While the detection of a model violation can have implications for the interpretation of a phylogeny estimate, a model violation does not render the data useless. Minimally, researchers should acknowledge the model violation and temper their interpretation of the patterns evident in the phylogeny. Specifically, the possibility that a model violation may have confounded topology estimates or, more likely, biased branch length/divergence time estimates should be addressed. More preferably, researchers should conduct additional analyses to examine the cause of the model violation, as such violations indicate interesting evolutionary processes not accounted for by the MSCM model. In the case of gene flow, model violations can indicate unknown hybridization among OTUs, and lead to the collection of population-level data that can be analyzed using methods such as Migrate-*n* (Beerli & Felsenstein, 2001) or Bayesass (Wilson & Rannala, 2003).
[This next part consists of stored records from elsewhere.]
// pwmblink
module pwmblink(
    input  logic clk,
    input  logic rst,
    output logic RGB_R,
    output logic RGB_B,
    output logic RGB_G
);
make LEC_CHECK=0 ABC_AREA=1 CAP_MARGIN=5 CORE_MARGIN=2 CORE_UTILIZATION=40 CTS_CLUSTER_DIAMETER=368 CTS_CLUSTER_SIZE=100 SETUP_SLACK_MARGIN=-1.91 SLEW_MARGIN=20 finish   # period 40.0 ns
run.sh (not shown) runs the stock make flow with config.mk's settings and CLKGATE_MAP_FILE=.
==> next run, changes <==
ABC_AREA = not set   (was 1)
CORE_UTILIZATION = 70   (was 40)
CTS_CLUSTER_DIAMETER = 341   (was 368)
CTS_CLUSTER_SIZE = not set   (was 100)
SETUP_SLACK_MARGIN = not set   (was -1.91)
clock period = 13.8 ns   (was 40.0 ns; I/O delays follow)
Result:
- Now the flow ended with an error in global routing
- synthesized area is about the same
- synthesized cell count fell by 13%
- die area fell by 42%
==> next run, changes <==
CAP_MARGIN = 20   (was 5)
CORE_UTILIZATION = 66   (was 70)
CTS_CLUSTER_DIAMETER = not set   (was 341)
clock period = 28.9 ns   (was 13.8 ns; I/O delays follow)
After rerunning: The changed run produced a clean layout; synthesized cell count stays the same; area after synthesis is unchanged; die size goes up by 5.9%.
==> next run, changes <==
CORE_UTILIZATION = 40   (was 66)
clock period = 40.0 ns   (was 28.9 ns; I/O delays follow)
After rerunning:
- clock skew falls by 0.0057 ns
- clock power falls by 36%
- design area rises by 1.6%
- non-clock buffer count rises by 6
- die area rises by 63%
- core utilization falls by 26 points

Setup of job 1734:
Starting RTL as in the previous note.
Settings: LEC_CHECK=0, CAP_MARGIN=20, CORE_MARGIN=2, CORE_UTILIZATION=40, SLEW_MARGIN=20; clock period 30.2 ns.
Job 1734 | stages: all done | timing, DRC, antenna: all pass
Edits applied to the flow inputs when going from job 1734 to job 7069:
Settings: CORE_UTILIZATION changed from 40 to 58; SETUP_SLACK_MARGIN newly set to 4.54; the clock period (ns, I/O delays scaled along) changed from 30.2 to 31.8.
==> results <==
Note that the via-per-instance ratio recorded for job 7069 amounts to 1.07 times the value seen in job 1734.
Changes observed in job 7069 relative to job 1734: period utilization fell 1.5 points; wire length fell 2.1%.
Job 7069: worst voltage drop across the vdd grid higher than job 1734
Against job 1734, job 7069 reports a first-iteration DRC count that is lower.
Job 7069 vs job 1734, worst path setup slack after routing went up by 930 ps.
Against job 1734, total power in job 7069 fell by a few percent.
Changes observed in job 7069 relative to job 1734: reported combinational group power decreased by about 3% relative to the old numbers, share of total power in sequential cells closely matched the old numbers, placed instance area decreased by about 1.3% relative to the old numbers.
### job 7069 -> job 6280
Settings: a deleted SETUP_SLACK_MARGIN that had been 4.54; a change of CORE_UTILIZATION from 58 to 68; a change of the clock period (ns, I/O delays scaled along) from 31.8 to 24.2.
## What came out
The run showing the smaller clock-buffer cell count is job 7069.
Taking job 7069 as the reference point, the combinational group share of total power of job 6280 falls by 0.7 points.
The start point of the critical path comes out x[3] in one run and x[4] in the other, namely in job 7069 and job 6280 respectively.
Going from job 7069 to job 6280, final worst hold slack grows by 3.1 ps.
Net switching power of the design went up by more than a quarter going from job 7069 to job 6280.
[job 6280 vs job 7069] layout buffering overhead excluding clock cells: lower in job 6280
Looking at register-to-register slack, job 6280 sits 7580 ps below job 7069.
The following lists how job 3515 was set up differently from job 6280:
Settings: swapping 20 for 5 in CAP_MARGIN; putting MAX_ROUTING_LAYER at met4 where nothing was set; putting CTS_CLUSTER_DIAMETER at 43 where nothing was set; swapping 24.2 for 13.8 in the clock period (ns, I/O delays scaled along).
Findings:
- From job 3515 to job 6280, fraction of synthesis flops using an asynchronous set or reset pin did not move at all.
- The post-CTS setup repair buffer count number comes out lower for job 6280 vs job 3515.
- Job 3515: it failed during global routing, and the tool reported GRT-0116.
- In job 3515, placed wire-length estimate is higher than in job 6280.
- Area of the chip: job 3515 vs job 6280 identical

pwmblink again, from the RTL that the note above started with.
export LEC_CHECK = 0
export CAP_MARGIN = 20
export CELL_PAD_IN_SITES_DETAIL_PLACEMENT = 0
export CORE_ASPECT_RATIO = 0.85
export CORE_MARGIN = 2
export CORE_UTILIZATION = 72
export CTS_CLUSTER_DIAMETER = 364
export CTS_CLUSTER_SIZE = 32
export GPL_TIMING_DRIVEN = 1
export MIN_ROUTING_LAYER = met1
export SETUP_SLACK_MARGIN = -0.12
export SLEW_MARGIN = 20
create_clock -name core_clock -period 15.3 [get_ports {clk}]
The first run stopped in global routing (5_1_grt) with GRT-0232.
==> next run, changes <==
CELL_PAD_IN_SITES_DETAIL_PLACEMENT = not set   (was 0)
CORE_ASPECT_RATIO = not set   (was 0.85)
CORE_UTILIZATION = 68   (was 72)
CTS_CLUSTER_DIAMETER = not set   (was 364)
CTS_CLUSTER_SIZE = not set   (was 32)
GPL_TIMING_DRIVEN = not set   (was 1)
MIN_ROUTING_LAYER = not set   (was met1)
SETUP_SLACK_MARGIN = not set   (was -0.12)
clock period = 16.2 ns   (was 15.3 ns; I/O delays follow)
- The new run ran to the end with no violations
- synthesized cell count is unchanged
- synthesized area is unchanged
- die area grows by about 6%
==> next run, changes <==
ABC_AREA = 1   (was not set)
CORE_UTILIZATION = 64   (was 68)
clock period = 34.8 ns   (was 16.2 ns; I/O delays follow)
The new run completed without violations. Sequential power is lower by 53%. Register-to-register slack improves by 18 ns. Cell area is lower by about 10%. Wire length is lower by about 10%. Area after synthesis stays flat. Via count is lower by about 5%. Clock power is lower by about 44%. Worst hold slack is about the same.
==> next run, changes <==
ABC_AREA = not set   (was 1)
CORE_UTILIZATION = 72   (was 64)
clock period = 13.8 ns   (was 34.8 ns; I/O delays follow)
Outcome: The new run died in clock tree synthesis (4_1_cts) (DPL-0033). Die size falls by 11%. Synthesized cell count falls by 13%. Synthesized area hardly moves.
==> next run, changes <==
ABC_AREA = 1   (was not set)
CTS_CLUSTER_SIZE = 10   (was not set)
PLACE_DENSITY = 0.42   (was not set)
clock period = 34.8 ns   (was 13.8 ns; I/O delays follow)
Outcome: The changed run ran to the end with no violations; die area hardly moves; synthesized cell count climbs by 15%; area after synthesis is about the same.
Power and IR drop assume default switching activity.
Finally, many recently developed models attempt to infer gene flow and phylogeny under the MSCM for small numbers of lineages (e.g., IMa3: Hey et al., 2018; PhyloNet: Wen et al., 2018; SpeciesNetwork: Zhang et al., 2018). Model violations identified by P2C2M.SNAPP are likely to point researchers to additional analyses that will enable them to understand the history of their focal system.

## Conclusions

Here we present a new R package for assessing model violations in the species tree estimation program SNAPP. The package uses posterior predictive simulations to identify model violations, and is successful in testing with simulated datasets. P2C2M.SNAPP is the newest addition to a small suite of user-friendly programs for conducting posterior predictive checks (Gruenstaeudl et al., 2016). Due to the proven benefit of model checking for phylogenetic analyses, we recommend researchers make posterior predictive checks a routine step in estimating phylogenies.